PROVIDED ENTRIES:
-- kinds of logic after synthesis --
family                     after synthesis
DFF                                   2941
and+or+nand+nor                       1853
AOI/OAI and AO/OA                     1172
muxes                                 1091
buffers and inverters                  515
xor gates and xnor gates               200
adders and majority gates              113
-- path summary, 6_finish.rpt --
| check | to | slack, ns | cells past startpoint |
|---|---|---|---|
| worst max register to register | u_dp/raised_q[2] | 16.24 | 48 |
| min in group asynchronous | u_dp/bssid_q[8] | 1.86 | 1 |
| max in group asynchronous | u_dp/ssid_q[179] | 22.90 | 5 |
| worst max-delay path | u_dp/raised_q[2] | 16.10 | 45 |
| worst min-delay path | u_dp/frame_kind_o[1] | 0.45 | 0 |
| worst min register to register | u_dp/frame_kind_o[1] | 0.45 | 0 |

YOUR TASK:
What are the lines from the one containing "-- path summary, 6_finish.rpt" through the end of the material? Reproduce them exactly, both ends included, with nothing added.

SOLUTION TO THIS PROBLEM:
-- path summary, 6_finish.rpt --
| check | to | slack, ns | cells past startpoint |
|---|---|---|---|
| worst max register to register | u_dp/raised_q[2] | 16.24 | 48 |
| min in group asynchronous | u_dp/bssid_q[8] | 1.86 | 1 |
| max in group asynchronous | u_dp/ssid_q[179] | 22.90 | 5 |
| worst max-delay path | u_dp/raised_q[2] | 16.10 | 45 |
| worst min-delay path | u_dp/frame_kind_o[1] | 0.45 | 0 |
| worst min register to register | u_dp/frame_kind_o[1] | 0.45 | 0 |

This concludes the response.